Current google-chrome version is 96.0.4664
Get LATEST chromedriver version for 96.0.4664 google-chrome
Driver [/Users/arran/.wdm/drivers/chromedriver/mac64/96.0.4664.45/chromedriver] found in cache
  if __name__ == '__main__':


done


**Step 3: Get movies**

In [70]:
#Get page with movies
driver.get("https://www.rottentomatoes.com/browse/dvd-streaming-all")
pageExpandLimit = 0
links = []

#Start while loop to fake click interaction and collect urls.
while True:
    print('clicked on "show more" button {0} times.'.format(pageExpandLimit))
    pageExpandLimit = pageExpandLimit + 1 
    # This can be remove if it ends up taking too much space.
    driver.save_screenshot("screenshots/screenshot{0}.png".format(pageExpandLimit))
    
    if pageExpandLimit < 10:
        
        time.sleep(5)
        driver.find_element_(By.CLASS_NAME, 'mb-load-btn').click()  
        moreMovies = driver.find_elements(By.CLASS_NAME, 'mb-movie')
        
    if pageExpandLimit >= 10:
        # Appending only links to an empty list
        for movie in moreMovies:
            link = movie.find_element_by_tag_name("a")
            href = link.get_attribute("href")
            links.append(href)
            
        break

clicked on "show more" button 0 times.
clicked on "show more" button 1 times.
clicked on "show more" button 2 times.
clicked on "show more" button 3 times.
clicked on "show more" button 4 times.
clicked on "show more" button 5 times.
clicked on "show more" button 6 times.
clicked on "show more" button 7 times.
clicked on "show more" button 8 times.
clicked on "show more" button 9 times.


In [71]:
#Check if links is full
len(links)

314

In [72]:
links

['https://www.rottentomatoes.com/m/promising_young_woman',
 'https://www.rottentomatoes.com/m/yellow_rose',
 'https://www.rottentomatoes.com/m/american_skin',
 'https://www.rottentomatoes.com/m/sing_me_a_song',
 'https://www.rottentomatoes.com/m/the_changin_times_of_ike_white',
 'https://www.rottentomatoes.com/m/born_to_be',
 'https://www.rottentomatoes.com/m/savage_2019_2',
 'https://www.rottentomatoes.com/m/the_delivered',
 'https://www.rottentomatoes.com/m/pieces_of_a_woman',
 'https://www.rottentomatoes.com/m/assassins_2020',
 'https://www.rottentomatoes.com/m/love_sarah',
 'https://www.rottentomatoes.com/m/one_night_in_miami',
 'https://www.rottentomatoes.com/m/notturno_2021',
 'https://www.rottentomatoes.com/m/mlk_fbi',
 'https://www.rottentomatoes.com/m/shadow_in_the_cloud',
 'https://www.rottentomatoes.com/m/ten_minutes_to_midnight',
 'https://www.rottentomatoes.com/m/i_am_lisa',
 'https://www.rottentomatoes.com/m/pg_psycho_goreman',
 'https://www.rottentomatoes.com/m/baby_done

**Step 4: loop through movies and build a list of lists containing our data**

Scraping can be really painful.
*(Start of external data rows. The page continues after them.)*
### ./run.sh
#!/bin/bash
# OpenROAD 26Q1-2900-gdf79404cd8, Yosys 0.63+post, stock flow scripts
make -C /OpenROAD-flow-scripts/flow DESIGN_CONFIG=/design/flow/config.mk WORK_HOME=/design/flow/orfs finish
### ./config.mk
export PLATFORM = sky130hd
export DESIGN_NAME = ram_read
export DESIGN_NICKNAME = ram_read
export VERILOG_FILES = /design/flow/design.v
export SDC_FILE = /design/flow/constraint.sdc
export NUM_CORES = 4
export LEC_CHECK = 1
export CORE_UTILIZATION = 40
### ./constraint.sdc
current_design ram_read

set clk_period 2.9
set clk_io_pct 0.2

create_clock -name clk0 -period $clk_period [get_ports {clk}]

set non_clock_inputs [all_inputs -no_clocks]
set_input_delay [expr $clk_period * $clk_io_pct] -clock clk0 $non_clock_inputs
set_output_delay [expr $clk_period * $clk_io_pct] -clock clk0 [all_outputs]
File: /design/flow/run.sh
#!/bin/bash
# OpenROAD 26Q1-2900-gdf79404cd8, Yosys 0.63+post, stock flow scripts
make -C /OpenROAD-flow-scripts/flow DESIGN_CONFIG=/design/flow/config.mk WORK_HOME=/design/flow/orfs finish
File: /design/flow/config.mk
export PLATFORM = sky130hd
export DESIGN_NAME = top
export DESIGN_NICKNAME = top
export VERILOG_FILES = /design/flow/design.v
export SDC_FILE = /design/flow/constraint.sdc
export NUM_CORES = 4
export LEC_CHECK = 1
export CORE_AREA = 10 10 98 98
export DIE_AREA = 0 0 108 108
File: /design/flow/constraint.sdc
current_design top

set clk_period 5.2
set clk_io_pct 0.2

create_clock -name clk0 -period $clk_period [get_ports {clk}]

set non_clock_inputs [all_inputs -no_clocks]
set_input_delay [expr $clk_period * $clk_io_pct] -clock clk0 $non_clock_inputs
set_output_delay [expr $clk_period * $clk_io_pct] -clock clk0 [all_outputs]
File: /design/flow/design.v
module top(a,b,clk,rst,mac_out);
input [3:0]a,b;
input clk,rst;
wire [7:0] mac_temp;
wire [3:0]ain,bin;
wire [7:0] m_out;
wire [7:0] mac_out_temp;
output [7:0]mac_out;
pipo4 p01(clk,rst,a,ain);
pipo4 p02(clk,rst,b,bin);
multiplier m01(m_out,ain,bin);
cla c01(m_out,mac_out_temp,mac_temp);
pipo9 p03(clk,rst,mac_temp,mac_out_temp);
assign mac_out=mac_out_temp;
endmodule
module pipo4(clk, reset, a, ain);
  input clk, reset;
  input [3:0] a;
  output reg [3:0] ain;
  always @(posedge clk or posedge reset) begin
    if (reset) begin
      ain <= 4'b0;
    end
    else begin
      ain <= a;
    end
  end
endmodule
module pipo9(clk,reset,a,ain);
input clk,reset;
input [7:0] a;
output reg [7:0] ain;
always @(posedge clk or posedge reset) begin
if (reset )begin
	ain<=8'b0;
end
else begin
	ain <=a;
end
end
endmodule
module multiplier(PRODUCT, A, B);
output [7:0] PRODUCT;
input [3:0] A, B;
wire [14:0] W;
wire [10:0] C;
wire [5:0] S;
and and00 ( W[0], A[0], B[1] );
and and01 ( W[1], A[0], B[2] );
and and02 ( W[2], A[0], B[3] );
and and03 ( W[3], A[1], B[0] );
and and04 ( W[4], A[1], B[1] );
and and05 ( W[5], A[1], B[2] );
and and06 ( W[6], A[1], B[3] );
and and07 ( W[7], A[2], B[0] );
and and08 ( W[8], A[2], B[1] );
and and09 ( W[9], A[2], B[2] );
and and10 ( W[10], A[2], B[3] );
and and11 ( W[11], A[3], B[0] );
and and12 ( W[12], A[3], B[1] );
and and13 ( W[13], A[3], B[2] );
and and14 ( W[14], A[3], B[3] );
and and15 ( PRODUCT[0], A[0], B[0] );
halfadder ha01 ( PRODUCT[1], C[0], W[0], W[3] );
fulladder fa01 ( S[0], C[1], W[1], W[4], C[0] );
fulladder fa02 ( S[1], C[2], W[2], W[5], C[1] );
halfadder ha02 ( S[2], C[3], W[6], C[2] );
halfadder ha03 ( PRODUCT[2], C[4], W[7], S[0] );
fulladder fa03 ( S[3], C[5], W[8], S[1], C[4] );
fulladder fa04 ( S[4], C[6], W[9], S[2], C[5] );
fulladder fa05 ( S[5], C[7], W[10], C[3], C[6] );
halfadder ha04 ( PRODUCT[3], C[8], W[11], S[3] );
fulladder fa06 ( PRODUCT[4], C[9], W[12], S[4], C[8] );
fulladder fa07 ( PRODUCT[5], C[10], W[13], S[5], C[9] );
fulladder fa08 ( PRODUCT[6], PRODUCT[7], W[14], C[7], C[10] );
endmodule
module fulladder(s,cout,a,b,cin);
input a,b,cin;
output s,cout;
assign s= a^b^cin;
assign cout = (a & b) | ( b & cin) | (cin & a);
endmodule
module halfadder(sum,carry,a,b);
output sum,carry;
input a,b;
assign sum = a^b;
assign carry = a&b;
endmodule
module cla(a, b, s);
  input [7:0] a, b;
  output [7:0] s;
  wire [7:0]c;
  FA fa0(a[0], b[0], c[0], s[0]);
  FA fa1(a[1], b[1], c[1], s[1]);
  FA fa2(a[2], b[2], c[2], s[2]);
  FA fa3(a[3], b[3], c[3], s[3]);
  FA fa4(a[4], b[4], c[4], s[4]);
  FA fa5(a[5], b[5], c[5], s[5]);
  FA fa6(a[6], b[6], c[6], s[6]);
  FA fa7(a[7], b[7], c[7], s[7]);
  cgl c0(a,b,c);
endmodule
module FA(a, b, c, s);
  input [7:0] a, b,c;
  output [7:0] s;
  assign s = a ^ b ^ c;
endmodule
module cgl(a,b,c);
input [7:0] a,b;
output [7:0] c;
wire [7:0] p,g;
assign p=a^b;
assign g=a&b;
assign c[0]=1'b0;
assign c[1]=g[0];
assign c[2]=(c[1]&p[1])|g[1];
assign c[3]=(c[2]&p[2])|g[2];
assign c[4]=(c[3]&p[3])|g[3];
assign c[5]=(c[4]&p[4])|g[4];
assign c[6]=(c[5]&p[5])|g[5];
assign c[7]=(c[6]&p[6])|g[6];
endmodule
==> flow_summary.yaml <==
# implementation run metrics
outcome:
  outcome: "finished clean"
global_route:
  grt.total_usage: 0.02837
  number_of_global_route_vias_before_repair: 533
  grt_antenna_before_repair: 0
  grt_pass1_wl_mm: 2.622
  grt_max_degree: 17
  globalRouteOverflowTotal: 0
cells_and_area:
  layout.cells.most_common: "sky130_fd_sc_hd__inv_1"
  most-common-layout-cells: "sky130_fd_sc_hd__inv_1 (25), sky130_fd_sc_hd__clkdlybuf4s50_1 (17), sky130_fd_sc_hd__dfrtp_1 (16)"
  areaGrowthSynthToFinish_pct: 37.25
  multi_input_comb_area_um2: 452.9
  fill_cells: 816
  share_of_final_layout_standard_cells_stronger_than_drive_strength_1: 0.04082
  seq_area_um2: 400.4
route:
  routed_wirelength_mm: 1.508
  drt.antenna.violating_nets: 0
  initialDrtViolationCount: 8
  initial_drt_pass_iterations: 2
  n_antenna_cell: 0
  routedWlPerCell_um: 7.540
  dr_total_vias: 522
  drc: 0
  avgViaCountPerCell: 2.610
critical_path:
  crit_type: "reg -> reg"
  crit_end: "p03.ain[7]"
  timing.critical_path.arrival_ns: 4.76
  cp_common_cell: "sky130_fd_sc_hd__fa_1"
  timing.critical_path.required_ns: 5.32
  crit-reg2reg-launch: "p01.ain[1]"
  critical_path.endpoint_type: "register"
  slowest_cell_delay_on_critical_path_ns: 0.49
  reg2reg_slack_ns: 0.56
  crit_path_start: "p01.ain[1]"
  rr_worst_depth: 14
  path_cells: "and2_1 > ha_1 > inv_1 > fa_1 > fa_1 > inv_1 > fa_1 > fa_1 > fa_1 > fa_1 > fa_1 > inv_1 > fa_1 > xnor3_1"
  critical-path-top-delay-family: "adder cells"
  worstReg2RegEnd: "p03.ain[7]"
  critical_path_peak_fanout: 4
  crit_path_top_delay_cell: "sky130_fd_sc_hd__fa_1"
  critical_path_depth: 14
  crit_buf_inv: 3
  worst_setup_sp_type: "register"
cts:
  cts_num_sinks: 16
  cts_resized: 0
  clk-insertion-delay-late_ns: 0.24
  cts.htree.levels: 1
  clkSlewWorstSetupHoldPaths_ns: 0.06
  clock_tree.root_cell: "sky130_fd_sc_hd__clkbuf_8"
  cts_setup_buffers: 0
  post_cts_hold_buffer_count: 0
  clock_tree.buffer_depth: 2
  cts_tree: "done"
  cts_bufs_inserted: 3
worst_hold_path:
  holdCritPathClass: "reg -> reg"
  whs_path_cells: 1
timing:
  finalSetupTns_ns: 0
  final_setup_violating_endpoints: 0
  maxSlewHeadroom: 0.6005
  postLayoutSetupSlackWorst_ns: 0.5576
  final-max-slew-violation-count: 0
  max_freq_mhz: 215.4
  rsz0062_at_grt: "false"
  timing_hold_violations_final: 0
  clock_skew_ns: 0.001492
  worstMarginPinSlew_ns: 0.5985
  finalCritPeriodShare: 0.8928
  period_minus_slack_ns: 4.642
synthesis:
  ys_chip_area_um2: 947.2
  post_synthesis_cell_count_from_yosys: 77
  synthDistinctLibCells: 7
  yosys.stat.seqShare: 0.4227
  ys.flops: 16
  synth.largest_area_cell: "sky130_fd_sc_hd__dfrtp_1"
  top_cells_by_area: "sky130_fd_sc_hd__dfrtp_1 (42%), sky130_fd_sc_hd__fa_1 (30%), sky130_fd_sc_hd__inv_1 (9.9%)"
  netlist_area_um2: 947.2
  syn_avg_cell_area_um2: 12.30
  syn_inst: 77
  ys.warnings.count: 34
  synth.top_cell.area_share: 0.4227
floorplanning:
  ioPinCount: 18
  placementRows: 32
  chipWidth_um: 108
  dieArea_um2: 11660
  initial_utilization: 0.1239
  placeableCoreArea_um2: 7647
  die.size.y_um: 108
power:
  ir_drop_worst_case_vdd_uv: 110.9
  leakage_power_figure_nw: 0.6129
  pwr_dens_nw_per_um2: 387.6
job:
  max_cap_violations: 0
  warning_count: 25
placed_design:
  placement_stage_worst_setup_slack_ns: 0.5344
  dp_hpwl_mm: 1.365
  gp_congestion: 0.7740
  place.port_buffers: 17
[where the power goes]
group	internal [mW]	switching, mW
Sequential	0.165	0.0202
Combinational	0.130	0.0818
Clock	0.0670	0.0405
[per-layer routing]
layer  GRT usage  vias to the layer above  routed length (um)
met5           0                        -                   0
met4    0.005725                        0                  45
met3     0.01084                        2                 108
met2     0.04267                       14                 676
met1     0.03839                      248                 678
li1            -                      258                   -
[through the flow]
stage                     total power [mW]  hold WS [ns]  std cells  utilization  cell area, um^2
after floorplan                     0.3063        0.4557         77            -            947.2
after global placement              0.4030        0.4903        196       0.1628             1245
after detailed placement            0.4112        0.5014        196       0.1628             1245
after CTS                           0.5245        0.5168        200       0.1700             1300
after global routing                0.5650        0.5480        200       0.1700             1300
final                               0.5039        0.5090        200       0.1700             1300
[flip-flops by register name, indices dropped and copies added (netlist names)]
| signal | flops |
|---|---|
| p02.ain | 4 |
| p01.ain | 4 |
| p03.ain | 8 |
[cells in the mapped netlist]
master / number
sky130_fd_sc_hd__and2_1: 11
sky130_fd_sc_hd__dfrtp_1: 16
sky130_fd_sc_hd__fa_1: 14
sky130_fd_sc_hd__ha_1: 5
sky130_fd_sc_hd__inv_1: 25
sky130_fd_sc_hd__nand2_1: 5
sky130_fd_sc_hd__xnor3_1: 1
[worst min path at each step]
stage,from,end,slack [ns]
after CTS,p03.ain[0],p03.ain[0],0.52
after global routing,p03.ain[0],p03.ain[0],0.55
final,p03.ain[0],p03.ain[0],0.51
[cells by family after synthesis]
kind of cell / Yosys count / share of synthesized area
xor gates and xnor gates: 1 / 0.02378
buffers and inverters: 25 / 0.09908
DFF: 16 / 0.4227
and+or+nand+nor: 16 / 0.09248
adders and majority gates: 19 / 0.3620
[cell type report]
| cell class | count | area share |
|---|---|---|
| Clock buffer | 4 | 0.04235 |
| Inverter | 25 | 0.07218 |
| Multi-Input combinational cell | 36 | 0.3484 |
| Sequential cell | 16 | 0.3080 |
| Tap cell | 102 | 0.09817 |
| Timing Repair Buffer | 17 | 0.1309 |
Power is estimated from default activity; no workload was simulated.
==> design/flow/design.v <==
`timescale 1ns / 1ps
module ALU_4bit(
   input [3:0] A,
    input [3:0] B,
    input [1:0] ALU_Sel,     
    output reg [3:0] Result,
    output reg CarryOut
    );
    always @(*) begin
        case (ALU_Sel)
            2'b00: {CarryOut, Result} = A + B;         
            2'b01: {CarryOut, Result} = A - B;         
            2'b10: {CarryOut, Result} = {1'b0, A & B};  
            2'b11: {CarryOut, Result} = {1'b0, A | B};  
            default: {CarryOut, Result} = 5'b00000;
        endcase
    end
endmodule
==> design/flow/run.sh <==
#!/bin/bash
# OpenROAD 26Q1-2900-gdf79404cd8, Yosys 0.63+post, stock flow scripts
make -C /OpenROAD-flow-scripts/flow DESIGN_CONFIG=/design/flow/config.mk WORK_HOME=/design/flow/orfs finish
==> design/flow/config.mk <==
export PLATFORM = sky130hd
export DESIGN_NAME = ALU_4bit
export DESIGN_NICKNAME = ALU_4bit
export VERILOG_FILES = /design/flow/design.v
export SDC_FILE = /design/flow/constraint.sdc
export NUM_CORES = 4
export LEC_CHECK = 1
export CORE_AREA = 10 10 70 70
export DIE_AREA = 0 0 80 80
==> design/flow/constraint.sdc <==
current_design ALU_4bit

set clk_period 5.6
set clk_io_pct 0.2

create_clock -name clk0 -period $clk_period

set non_clock_inputs [all_inputs -no_clocks]
set_input_delay [expr $clk_period * $clk_io_pct] -clock clk0 $non_clock_inputs
set_output_delay [expr $clk_period * $clk_io_pct] -clock clk0 [all_outputs]
==> impl_metrics.yaml <==
# synthesis and place-and-route metrics
floorplanning:
  fp.dieW_um: 80
  coreArea_mm2: 0.003416
  chipArea_mm2: 0.006400
  num_rows: 21
  die_height_um: 80
  io_pins: 15
  fp_util_pct: 9.927
final_layout:
  nFillCells: 402
  final_util_pct: 15.75
  seq_area_um2: 0
  ff_count: 0
  fin_cells: 106
  layout-drive-gt1-share_pct: 3.333
  nClkBuffers: 0
  area_growth_pct: 58.67
synth:
  syn_inst: 47
  most_common_cell: "ha_1"
  common_cells: "7 x ha_1, 5 x inv_1, 4 x nor2_1"
  syn_area_um2: 339.1
  yosysWarnings: 1
  ys_types: 20
  ys_chip_area_um2: 339.1
  netlist.top_cell.by_area: "ha_1"
  topCellsByArea: "ha_1 26%, mux2_2 6.6%, o21a_1 6.6%"
  ys_cells: 47
  avgSynthCellArea_um2: 7.214
  seq_area_frac_synth_pct: 0
  post-synth-top-area-fraction_pct: 25.83
final_timing:
  tightest_slew_ns: 0.2759
  period_needed_ns: 4.949
  finalMaxSlewViolations: 0
  hold_viol_final: 0
  worst_slack_ns: 0.6508
  fin_tns_setup_ns: 0
  rsz0062_at_grt: "no"
  slew_headroom_pct: 81.55
  finalSetupViolations: 0
  fmax_mhz: 202.1
  fin_crit_sh_pct: 88.38
setup_path:
  worst-path-buf-inv: 3
  crit_family: "buffers and inverters"
  path_class: "in -> out"
  crit_chain: "clkdlybuf4s50_1 -> and2b_1 -> mux2_2 -> inv_1 -> ha_1 -> nor2b_1 -> o21a_1 -> o21a_1 -> o31ai_1 -> clkdlybuf4s50_1"
  cp_num_cells: 10
  slowest_stage: "clkdlybuf4s50_1"
  cp.arrival_ns: 3.83
  endpoint_kind: "output port"
  worst-path-max-fanout: 9
  cp-start-kind: "input port"
  crit_end: "Result[3]"
  required_ns: 4.48
  startpoint: "ALU_Sel[1]"
  cpPeakStageDelay_ns: 0.54
drt:
  via_per_inst: 3.236
  ant_nets: 0
  drcViolationCount: 0
  vias: 343
  drt_iter0_markers: 13
  num_antenna_cells: 0
  drt-pass1-iter-count: 4
  wirelength_um: 925
  wl_per_cell_um: 8.726
global_routing:
  antenna_found_initial: 0
  track_usage_pct: 3.072
  overflow: 0
  grt_start_max_net_pins: 10
  grt_pass1_wl_um: 1628
  grt_pass1_vias: 348
worst_hold_path:
  hold_class: "in -> out"
place:
  place_inst: 106
  hpwl_um: 847.6
  numPortBuffers: 15
  dp_slack_ns: 0.6356
  routabilityCongestion: 0.7791
cts:
  ctsHoldBuffers: 0
  cts-resized-gates: 0
  postCtsSetupBuffers: 0
status:
  status: "finished, final reports clean"
flow_run:
  warning_count: 34
  maxCapViolCount: 0
power:
  cellLeakagePower_uw: 0.0002172
  irDropWorstVdd_uv: 23.68
  powerDensity_mw_per_mm2: 94.32
File: flow/design.v
`timescale 1ns / 1ps
module seq_detector_1011 (
    input clk,
    input reset,
    input in,
    output reg detected
);
    parameter S0 = 3'b000,
              S1 = 3'b001,
              S2 = 3'b010,
              S3 = 3'b011,
              S4 = 3'b100;
    reg [2:0] state, next_state;
    always @(posedge clk or posedge reset) begin
        if (reset)
            state <= S0;
        else
            state <= next_state;
    end
    always @(*) begin
        case (state)
            S0: next_state = in ? S1 : S0;
            S1: next_state = in ? S1 : S2;
            S2: next_state = in ? S3 : S0;
            S3: next_state = in ? S4 : S2;
            S4: next_state = in ? S1 : S2;
            default: next_state = S0;
        endcase
    end
    always @(*) begin
        detected = (state == S4);
    end
endmodule
`timescale 1ns / 1ps
module ripple_carry_adder_4bit_struct(
    input [3:0] A, B,
    input Cin,
    output [3:0] Sum,
    output Cout);
    wire c1, c2, c3;
    full_adder_struct FA0(A[0], B[0], Cin,  Sum[0], c1);
    full_adder_struct FA1(A[1], B[1], c1,   Sum[1], c2);
    full_adder_struct FA2(A[2], B[2], c2,   Sum[2], c3);
    full_adder_struct FA3(A[3], B[3], c3,   Sum[3], Cout);
endmodule  
### ./run.sh
#!/bin/bash
# OpenROAD 26Q1-2900-gdf79404cd8, Yosys 0.63+post, stock flow scripts
make -C /OpenROAD-flow-scripts/flow DESIGN_CONFIG=/design/flow/config.mk WORK_HOME=/design/flow/orfs finish
--- run.sh ---
#!/bin/bash
# OpenROAD 26Q1-2900-gdf79404cd8, Yosys 0.63+post, stock flow scripts
make -C /OpenROAD-flow-scripts/flow DESIGN_CONFIG=/design/flow/config.mk WORK_HOME=/design/flow/orfs finish
--- config.mk ---
export PLATFORM = sky130hd
export DESIGN_NAME = obj_ref
export DESIGN_NICKNAME = obj_ref
export VERILOG_FILES = /design/flow/design.v
export SDC_FILE = /design/flow/constraint.sdc
export NUM_CORES = 4
export LEC_CHECK = 1
export CORE_UTILIZATION = 30
--- constraint.sdc ---
current_design obj_ref

set clk_period 7.5
set clk_io_pct 0.2

create_clock -name clk0 -period $clk_period [get_ports {clk}]

set non_clock_inputs [all_inputs -no_clocks]
set_input_delay [expr $clk_period * $clk_io_pct] -clock clk0 $non_clock_inputs
set_output_delay [expr $clk_period * $clk_io_pct] -clock clk0 [all_outputs]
Depending on how the website is structured you will have to face a multitude of different problems and hiccups. 404 pages, lazy loading images and throttling are only some of the problems. It will be up to you to refine the script in a way that catches and solves all the problems that could threaten your scraping. Unfortunately there is not default recipe and you will have to change scripts and strategy often (also on the same website). Also: scrapers quickly become obsolete, if you want to scrape on regular time intervals for a long period you will always have to check the website source to be sure no major changes happened (this could cause your script to break).

![information we are interested in](scraping_elements.png)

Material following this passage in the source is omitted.